2) When it does hit, it's going to lead to massive stagnation. I don't think anything is going to clear. Unlike '08, with rates so low, I think a lot of mortgages will probably continue to be serviced, but incomes won't be there for the next round of buyers, especially if rates go up. There's going to be a lot of zombie owners: they can't afford to downsize or move, but neither can they fully afford their mortgage and property taxes.
3) As convincing as I find your A-B scenarios, I think it falls on deaf ears for anyone not already convinced. Most investors today, and Boomers in particular, are loathe to over-think the markets. Their A: the Markets always go up -- even after unarguably massive bubbles like the dot-com and housing, after a couple years they bottom and start going up again. Their B: this can only end in massive inflation, so what better asset class than equities?

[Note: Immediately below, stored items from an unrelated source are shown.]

run 1:
## cordic
module cordic 	(input op_mode,
		input [15:0] x_coordinate,
		input [15:0] y_coordinate,
		input [15:0] rotate_amount,
		input clock,
		input reset,
		output reg [15:0] x_or_phase_out,
		output reg [15:0] y_or_size_out
		);
		reg [15:0] x_in;
		reg [15:0] y_in;
		reg [15:0] z_in;
		reg mode_in;
		wire [15:0] connections_x [7:0];
		wire [15:0] connections_y [7:0];
		wire [15:0] connections_z [7:0];
		wire connections_mode [7:0];
		wire [2:0] connections_stage [7:0];
		wire [15:0] outx;
		wire [15:0] outy;
		wire [15:0] outz;
		wire [32:0] holderx;
		wire [14:0] divx;
		wire [14:0] divy;
		wire [32:0] holdery;
		assign outx = connections_x[7];
		assign outy = connections_y[7];
		assign outz = connections_z[7];
		assign holderx = outx[14:0];
		assign divx = (holderx << 8) / 15'b00000001_10100101;
		assign holdery = outy[14:0];
		assign divy = (holdery << 8) / 15'b00000001_10100101;
		always @(posedge clock or negedge reset)
		begin
			if (~reset)
			begin
				x_in <= 0;
				y_in <= 0;
				z_in <= 0;
				x_or_phase_out <= 0;
				y_or_size_out <= 0;
			end
			else
			begin
				mode_in <= op_mode;
				if (connections_mode[7] == 0)
				begin
					x_or_phase_out <= {outx[15], divx};
					y_or_size_out <= {outy[15], divy};
				end
				else
				begin
					y_or_size_out <= {outx[15], divx};
					x_or_phase_out <= outz;
				end
				if(op_mode == 0)
				begin
					if (rotate_amount[14:0] <= (15'b0000011_00100100 >> 1))
					begin
						z_in <= rotate_amount;
						x_in <= x_coordinate;
						y_in <= y_coordinate;
					end
					else
					begin
  ...
Size: ~7200 cells after synthesis, roughly 470 flip-flops.
==> flow/config.mk <==
export PLATFORM = sky130hd
export DESIGN_NAME = cordic
export DESIGN_NICKNAME = cordic
export VERILOG_FILES = /design/flow/design.v
export SDC_FILE = /design/flow/constraint.sdc
export NUM_CORES = 4
export LEC_CHECK = 0
export ABC_AREA = 0
export CAP_MARGIN = 20
export CORE_MARGIN = 3
export CORE_UTILIZATION = 47
export CTS_CLUSTER_SIZE = 34
export MAX_ROUTING_LAYER = met4
export PLACE_DENSITY = 0.47
export SLEW_MARGIN = 20
==> flow/constraint.sdc <==
create_clock -name core_clock -period 16.0 [get_ports {clock}]
set_input_delay 3.2000 -clock core_clock [delete_from_list [all_inputs] [get_ports {clock}]]
set_output_delay 3.2000 -clock core_clock [all_outputs]
set_load 0.01 [all_outputs]
run.sh (not shown) runs the stock make flow with config.mk's settings and CLKGATE_MAP_FILE=.
diff inputs: run 1 => run 2
# run 1
export LEC_CHECK = 0
export ABC_AREA = 0
export CAP_MARGIN = 20
export CORE_MARGIN = 3
export CORE_UTILIZATION = 47
export CTS_CLUSTER_SIZE = 34
export MAX_ROUTING_LAYER = met4
export PLACE_DENSITY = 0.47
export SLEW_MARGIN = 20
create_clock -name core_clock -period 16.0 [get_ports {clock}]
# run 2
export LEC_CHECK = 0
export ABC_AREA = 1
export CAP_MARGIN = 20
export CORE_MARGIN = 2
export CORE_UTILIZATION = 72
export CTS_CLUSTER_SIZE = 96
export PLACE_DENSITY = 0.43
export SLEW_MARGIN = 20
create_clock -name core_clock -period 11.8 [get_ports {clock}]
Findings:
Going from run 1 to run 2, synthesized cell count grows by 1506. Run 1 → run 2: global placer's final weighted congestion rose 0.083; xor/xnor share of the synthesized area lost 1.4 points; site row count moved down; pre-CTS worst setup slack fell by 0.57 ns. Reported for run 1 and run 2, CTS sink count turned out identical to the last digit. Run 2 never completed, since it errored out during global routing (5_1_grt).
### run 2 -> run 3
# run 2
export LEC_CHECK = 0
export ABC_AREA = 1
export CAP_MARGIN = 20
export CORE_MARGIN = 2
export CORE_UTILIZATION = 72
export CTS_CLUSTER_SIZE = 96
export PLACE_DENSITY = 0.43
export SLEW_MARGIN = 20
create_clock -name core_clock -period 11.8 [get_ports {clock}]
# run 3
export LEC_CHECK = 0
export ABC_AREA = 1
export CAP_MARGIN = 20
export CORE_MARGIN = 2
export CORE_UTILIZATION = 70
export SLEW_MARGIN = 20
create_clock -name core_clock -period 14.2 [get_ports {clock}]
==> comparison <==
Run 3 ended with every stage complete and zero timing, DRC or antenna violations. Run 3 -> run 2: synthesized cell area delta 0, exact match. Total clock buffers created by CTS shrinks slightly when moving from run 2 to run 3. Run 3 vs. run 2: core box area higher, number of rows in the core area up about 1%. | pre-CTS worst setup slack | run 3 vs run 2 | 1.60 ns higher |. Die area came out higher on run 3 than on run 2.
[inputs] run 4 vs run 3
# run 3
export LEC_CHECK = 0
export ABC_AREA = 1
export CAP_MARGIN = 20
export CORE_MARGIN = 2
export CORE_UTILIZATION = 70
export SLEW_MARGIN = 20
create_clock -name core_clock -period 14.2 [get_ports {clock}]
# run 4
export LEC_CHECK = 0
export ABC_AREA = 1
export CAP_MARGIN = 20
export CORE_MARGIN = 2
export CORE_UTILIZATION = 29
export SLEW_MARGIN = 20
create_clock -name core_clock -period 13.8 [get_ports {clock}]
Findings:
The final layout from run 4, which completed every stage, passed the timing, DRC and antenna checks at the end of the flow. Routed wire length: higher on run 4. Sort run 3 and run 4 by post-detailed-placement half-perimeter wirelength desc -> top: run 4. Die width grows by more than half when moving from run 3 to run 4.
Inputs modified between run 4 and run 5:
# run 4
export LEC_CHECK = 0
export ABC_AREA = 1
export CAP_MARGIN = 20
export CORE_MARGIN = 2
export CORE_UTILIZATION = 29
export SLEW_MARGIN = 20
create_clock -name core_clock -period 13.8 [get_ports {clock}]
# run 5
export LEC_CHECK = 0
export ABC_AREA = 1
export CAP_MARGIN = 20
export CORE_MARGIN = 2
export CORE_UTILIZATION = 72
export CTS_CLUSTER_DIAMETER = 380
export HOLD_SLACK_MARGIN = -0.1
export MAX_ROUTING_LAYER = met4
export SLEW_MARGIN = 20
export TNS_END_PERCENT = 5
create_clock -name core_clock -period 10.9 [get_ports {clock}]
### Flow results
Across run 4 and run 5, a clean result was obtained everywhere but in run 5. Run 4 -> run 5: post-synthesis cell area delta 0, exact match. What run 4 reported for met3 wire length has to be multiplied by 3.6 to get the figure for run 5. [compare] base=run 4 new=run 5: critical path depth fell 9, post-layout period usage of the worst path rose 45 points, count of multi-input combinational gates about even, count of final setup violators rose 9. Final cell area: run 5 above run 4.

cordic again, from the RTL that the note above started with.
==> flow/design.v (excerpt) <==
module cordic 	(input op_mode,
		input [15:0] x_coordinate,
		input [15:0] y_coordinate,
		input [15:0] rotate_amount,
		input clock,
		input reset,
		output reg [15:0] x_or_phase_out,
		output reg [15:0] y_or_size_out
		);
clock: 15.9 ns
lec_check: 0
abc_area: 0
cap_margin: 35
core_aspect_ratio: 1.16
core_margin: 2
core_utilization: 16
cts_cluster_diameter: 98
cts_cluster_size: 16
gpl_routability_driven: 1
hold_slack_margin: 0.03
min_routing_layer: met1
place_density: 0.77
setup_slack_margin: -0.31
slew_margin: 10
tns_end_percent: 15
==> next run, changes <==
==> flow/config.mk (replaced) <==
export PLATFORM = sky130hd
export DESIGN_NAME = cordic
export DESIGN_NICKNAME = cordic
export VERILOG_FILES = /design/flow/design.v
export SDC_FILE = /design/flow/constraint.sdc
export NUM_CORES = 4
export LEC_CHECK = 0
export ABC_AREA = 1
export CAP_MARGIN = 15
export CORE_ASPECT_RATIO = 1.1
export CORE_MARGIN = 2
export CORE_UTILIZATION = 71
export CTS_CLUSTER_DIAMETER = 196
export GPL_ROUTABILITY_DRIVEN = 1
export MAX_ROUTING_LAYER = met4
export MIN_ROUTING_LAYER = met1
export PLACE_DENSITY_LB_ADDON = 0.07
export SETUP_SLACK_MARGIN = -0.59
export SLEW_MARGIN = 10
==> flow/constraint.sdc (replaced) <==
create_clock -name core_clock -period 10.3 [get_ports {clock}]
set_input_delay 2.0600 -clock core_clock [delete_from_list [all_inputs] [get_ports {clock}]]
set_output_delay 2.0600 -clock core_clock [all_outputs]
set_load 0.01 [all_outputs]
- The new run ran to the end with violations: setup timing
- area after synthesis is higher by about 3%
- first-iteration DRC count is higher by about 80%
- global-route usage is higher by 36 points
- wire length is higher by 32%
- worst hold slack got worse by 0.0037 ns
- register-to-register slack got worse by 2.3 ns
- utilization is higher by 67 points
- via count is higher by about 25%
- clock skew is higher by 0.016 ns
==> next run, changes <==
--- a/flow/config.mk
+++ b/flow/config.mk
@@ -9,3 +9,3 @@
 export CAP_MARGIN = 15
-export CORE_ASPECT_RATIO = 1.1
+export CORE_ASPECT_RATIO = 1.81
 export CORE_MARGIN = 2
@@ -14,6 +14,5 @@
 export GPL_ROUTABILITY_DRIVEN = 1
-export MAX_ROUTING_LAYER = met4
 export MIN_ROUTING_LAYER = met1
 export PLACE_DENSITY_LB_ADDON = 0.07
-export SETUP_SLACK_MARGIN = -0.59
+export SETUP_SLACK_MARGIN = -0.76
 export SLEW_MARGIN = 10
==> flow/constraint.sdc (replaced) <==
create_clock -name core_clock -period 12.6 [get_ports {clock}]
set_input_delay 2.5200 -clock core_clock [delete_from_list [all_inputs] [get_ports {clock}]]
set_output_delay 2.5200 -clock core_clock [all_outputs]
set_load 0.01 [all_outputs]
After rerunning: The new run ran to the end with violations: setup timing. Die size is about the same. Setup slack improved by 1.7 ns. Clock-buffer cell count is lower by 5.
==> next run, changes <==
--- a/flow/config.mk
+++ b/flow/config.mk
@@ -16,3 +16,3 @@
 export PLACE_DENSITY_LB_ADDON = 0.07
-export SETUP_SLACK_MARGIN = -0.76
+export SETUP_SLACK_MARGIN = 0.32
 export SLEW_MARGIN = 10
Result:
- Now the flow did not get past 5_1_grt on GRT-0232
- synthesized cell count is unchanged
- synthesized area stays the same
- die size is unchanged

The RTL this note starts from:
==> flow/design.v <==
module cordic_stage 	(input [15:0] x,
			input [15:0] y,
			input [15:0]z,
			input mode,
			input reset,
			input clock,
			input [2:0] stage,
			output reg [15:0] x_out,
			output reg [15:0] y_out,
			output reg [15:0] z_out,
			output reg mode_out,
			output [2:0] stage_out);
		reg [15:0] atan;
		always @*
		begin
			case (stage) 
				3'b000 : atan = 16'b0_0000000_11001001;
				3'b001 : atan = 16'b0_0000000_01110110;
				3'b010 : atan = 16'b0_0000000_00111110;
				3'b011 : atan = 16'b0_0000000_00011111;
				3'b100 : atan = 16'b0_0000000_00001111;
				3'b101 : atan = 16'b0_0000000_00000111;
				3'b110 : atan = 16'b0_0000000_00000011;
				3'b111 : atan = 16'b0_0000000_00000001;
			endcase
		end
		assign stage_out = stage + 1;
		always @(posedge clock or negedge reset)
		begin
			if (~reset)
			begin
				x_out <= 0;
				y_out <= 0;
				z_out <= 0;
				mode_out <= 0;
			end
			else
			begin
				mode_out <= mode;
				if (mode == 0)
				begin
					if (z[15] == 0)
					begin
						case (x[15]^y[15])
							1'b0 : x_out <= (x[14:0] > (y[14:0] >> stage) ) ? 
									{x[15], x[14:0] - (y[14:0] >> stage)} :
									{~x[15],(y[14:0] >> stage) - x[14:0]}; 
							1'b1 : x_out <= {x[15], x[14:0] + (y[14:0] >> stage)};
						endcase
						case (x[15]^y[15])
							1'b1 : y_out <= (y[14:0] > (x[14:0] >> stage) ) ? 
									{y[15], y[14:0] - (x[14:0] >> stage)} :
									{~y[15],(x[14:0] >> stage) - y[14:0]}; 
							1'b0 : y_out <= {y[15], y[14:0] + (x[14:0] >> stage)};
						endcase
						z_out <= (z[14:0] > atan[14:0]) ? z - atan : {~z[15],atan[14:0] - z[14:0]};
					end
					else
					begin
						case (x[15]^y[15])
							1'b1 : x_out <= (x[14:0] > (y[14:0] >> stage) ) ? 
									{x[15], x[14:0] - (y[14:0] >> stage)} :
									{~x[15],(y[14:0] >> stage) - x[14:0]};
							1'b0 : x_out <= {x[15], x[14:0] + (y[14:0] >> stage)};
						endcase
						case (x[15]^y[15])
							1'b0 : y_out <= (y[14:0] > (x[14:0] >> stage) ) ? 
									{y[15], y[14:0] - (x[14:0] >> stage)} :
									{~y[15],(x[14:0] >> stage) - y[14:0]};
							1'b1 : y_out <= {y[15], y[14:0] + (x[14:0] >> stage)};
						endcase
						z_out <= (z[14:0] > atan[14:0]) ? z - atan : {~z[15],atan[14:0] - z[14:0]};
					end
				end
				else
				begin
					if (y[15] == 1)
					begin
						case (x[15]^y[15])
							1'b0 : x_out <= (x[14:0] > (y[14:0] >> stage) ) ? 
									{x[15], x[14:0] - (y[14:0] >> stage)} :
									{~x[15],(y[14:0] >> stage) - x[14:0]};
							1'b1 : x_out <= {x[15], x[14:0] + (y[14:0] >> stage)};
						endcase
						case (x[15]^y[15])
							1'b1 : y_out <= (y[14:0] > (x[14:0] >> stage) ) ? 
									{y[15], y[14:0] - (x[14:0] >> stage)} :
									{~y[15],(x[14:0] >> stage) - y[14:0]}; 
							1'b0 : y_out <= {y[15], y[14:0] + (x[14:0] >> stage)};
						endcase
						case (z[15])
							1'b0 : z_out <= (z[14:0] > atan[14:0]) ? 
									{z[15], z[14:0] - atan[14:0]} :
									{~z[15],atan[14:0] - z[14:0]};
							1'b1 : z_out <= {z[15], z[14:0] + atan[14:0]};
						endcase
					end
					else
					begin
						case (x[15]^y[15])
							1'b1 : x_out <= (x[14:0] > (y[14:0] >> stage) ) ? 
									{x[15], x[14:0] - (y[14:0] >> stage)} :
									{~x[15],(y[14:0] >> stage) - x[14:0]};
							1'b0 : x_out <= {x[15], x[14:0] + (y[14:0] >> stage)};
						endcase
						case (x[15]^y[15])
							1'b0 : y_out <= (y[14:0] > (x[14:0] >> stage) ) ? 
									{y[15], y[14:0] - (x[14:0] >> stage)} :
									{~y[15],(x[14:0] >> stage) - y[14:0]};
							1'b1 : y_out <= {y[15], y[14:0] + (x[14:0] >> stage)};
						endcase
						case (z[15])
							1'b1 : z_out <= (z[14:0] > atan[14:0]) ? 
									{z[15], z[14:0] - atan[14:0]} :
									{~z[15],atan[14:0] - z[14:0]}; 
							1'b0 : z_out <= {z[15], z[14:0] + atan[14:0]};
						endcase
					end
				end
			end
		end
endmodule
module cordic 	(input op_mode,
		input [15:0] x_coordinate,
		input [15:0] y_coordinate,
		input [15:0] rotate_amount,
		input clock,
		input reset,
		output reg [15:0] x_or_phase_out,
		output reg [15:0] y_or_size_out
		);
		reg [15:0] x_in;
		reg [15:0] y_in;
		reg [15:0] z_in;
		reg mode_in;
		wire [15:0] connections_x [7:0];
		wire [15:0] connections_y [7:0];
		wire [15:0] connections_z [7:0];
		wire connections_mode [7:0];
		wire [2:0] connections_stage [7:0];
		wire [15:0] outx;
		wire [15:0] outy;
		wire [15:0] outz;
		wire [32:0] holderx;
		wire [14:0] divx;
		wire [14:0] divy;
		wire [32:0] holdery;
		assign outx = connections_x[7];
		assign outy = connections_y[7];
		assign outz = connections_z[7];
		assign holderx = outx[14:0];
		assign divx = (holderx << 8) / 15'b00000001_10100101;
		assign holdery = outy[14:0];
		assign divy = (holdery << 8) / 15'b00000001_10100101;
		always @(posedge clock or negedge reset)
		begin
			if (~reset)
			begin
				x_in <= 0;
				y_in <= 0;
				z_in <= 0;
				x_or_phase_out <= 0;
				y_or_size_out <= 0;
			end
			else
			begin
				mode_in <= op_mode;
				if (connections_mode[7] == 0)
				begin
					x_or_phase_out <= {outx[15], divx};
					y_or_size_out <= {outy[15], divy};
				end
				else
				begin
					y_or_size_out <= {outx[15], divx};
					x_or_phase_out <= outz;
				end
				if(op_mode == 0)
				begin
					if (rotate_amount[14:0] <= (15'b0000011_00100100 >> 1))
					begin
						z_in <= rotate_amount;
						x_in <= x_coordinate;
						y_in <= y_coordinate;
					end
					else
					begin
						if (rotate_amount[15] == 1)
						begin
							x_in <= y_coordinate;
							y_in <= {~x_coordinate[15],x_coordinate[14:0]};
							z_in <= {rotate_amount[15],rotate_amount[14:0] - (15'b0000011_00100100 >> 1)};
						end
						else
						begin
							y_in <= x_coordinate;
							x_in <= {~y_coordinate[15],y_coordinate[14:0]};
							z_in <= rotate_amount - (16'b0_0000011_00100100>>1);
						end
					end
				end
				else
				begin
					if (x_coordinate[15] == 0)
					begin
						z_in <= 0;
						x_in <= x_coordinate;
						y_in <= y_coordinate;
					end
					else
					begin
						if (y_coordinate[15] == 0)
						begin
							x_in <= y_coordinate;
							y_in <= {~x_coordinate[15],x_coordinate[14:0]};
							z_in <= (16'b0_0000011_00100100 >> 1);
						end
						else
						begin
							y_in <= x_coordinate;
							x_in <= {~y_coordinate[15],y_coordinate[14:0]};
							z_in <= 16'b1_0000001_10010010;  
						end
					end
				end
			end
		end
		wire [2:0] gnd;
		assign gnd = 0;
		cordic_stage s0 (x_in, y_in, z_in, mode_in, reset, clock, gnd,
				 connections_x[0], connections_y[0], connections_z[0], connections_mode[0], connections_stage[0]);
		genvar i;
		generate
			for (i = 1; i < 8; i = i + 1) begin : stages
				cordic_stage  s0 (connections_x[i - 1],
							connections_y[i - 1],
							connections_z[i - 1],
							connections_mode[i - 1],
							reset,
							clock,
							connections_stage[i - 1],
							connections_x[i], 
							connections_y[i],
							connections_z[i],
							connections_mode[i],
							connections_stage[i]);
			end
		endgenerate
endmodule
clock: 3.93 ns
lec_check: 0
abc_area: 1
cap_margin: 0
core_margin: 2
core_utilization: 72
cts_cluster_diameter: 263
cts_cluster_size: 15
place_density_lb_addon: 0.01
setup_slack_margin: 1.14
slew_margin: 20
The baseline ended with an error in global routing (5_1_grt) (GRT-0232).
Then changed:
- CAP_MARGIN: 0 -> 20
- CORE_UTILIZATION: 72 -> 66
- CTS_CLUSTER_DIAMETER: 263 -> unset
- CTS_CLUSTER_SIZE: 15 -> unset
- MAX_ROUTING_LAYER: unset -> met4
- PLACE_DENSITY_LB_ADDON: 0.01 -> unset
- SETUP_SLACK_MARGIN: 1.14 -> unset
- clock period: 3.93 -> 10.8 ns (I/O delays scaled with it)
What happened: The new run completed, yet does not pass: capacitance limit, slew limit, setup timing. Area after synthesis is unchanged. Die size went up by 9.0%. Synthesized cell count does not change.
Then changed:
- CORE_UTILIZATION: 66 -> 40
- MAX_ROUTING_LAYER: met4 -> unset
- clock period: 10.8 -> 16.0 ns (I/O delays scaled with it)
Now the flow completed with no timing, DRC or antenna violations.
Design area fell by 12%.
Area after synthesis is unchanged.
Global-route usage fell by 19 points.
Synthesized cell count is unchanged.
Maximum frequency rose by 3.5%.
Setup slack is better by 5.7 ns.
Via count fell by 15%.
Then changed:
- CELL_PAD_IN_SITES_DETAIL_PLACEMENT: unset -> 2
- CORE_ASPECT_RATIO: unset -> 0.86
- CORE_UTILIZATION: 40 -> 27
- CTS_CLUSTER_SIZE: unset -> 22
- GPL_TIMING_DRIVEN: unset -> 0
- SLEW_MARGIN: 20 -> 0
After rerunning: With this change the flow ended with an error in global routing (5_1_grt) (GRT-0116). Die area rises by 48%. Area after synthesis stays the same. Synthesized cell count is unchanged.
Then changed:
- CELL_PAD_IN_SITES_DETAIL_PLACEMENT: 2 -> unset
- CORE_ASPECT_RATIO: 0.86 -> unset
- CORE_UTILIZATION: 27 -> 72
- CTS_CLUSTER_DIAMETER: unset -> 223
- CTS_CLUSTER_SIZE: 22 -> unset
- GPL_TIMING_DRIVEN: 0 -> unset
- MAX_ROUTING_LAYER: unset -> met4
- SLEW_MARGIN: 0 -> 20
- clock period: 16.0 -> 10.4 ns (I/O delays scaled with it)
Result: The new run ended with an error in global routing (5_1_grt), error GRT-0232; synthesized area does not change; die area falls by well over a third; synthesized cell count is unchanged.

Thanks MP. For some reason I haven't been getting notified of comments. Odd.
Hope you like the Links and Books Read posts as well.
Agree that each bubble is hitting harder.
Compare the planning of our mixed economy by the Federal Reserve to a new airplane pilot:
http://www.boldmethod.com/learn-to-fly/maneuvers/how-to-avoid-over-controlling-your-aircraft-on-final-approach/
So the oscillations are getting wilder.
And does anybody remember, anymore, goofy Christian Scientist Henry Paulson on his knees begging Nancy Pelosi for a bailout?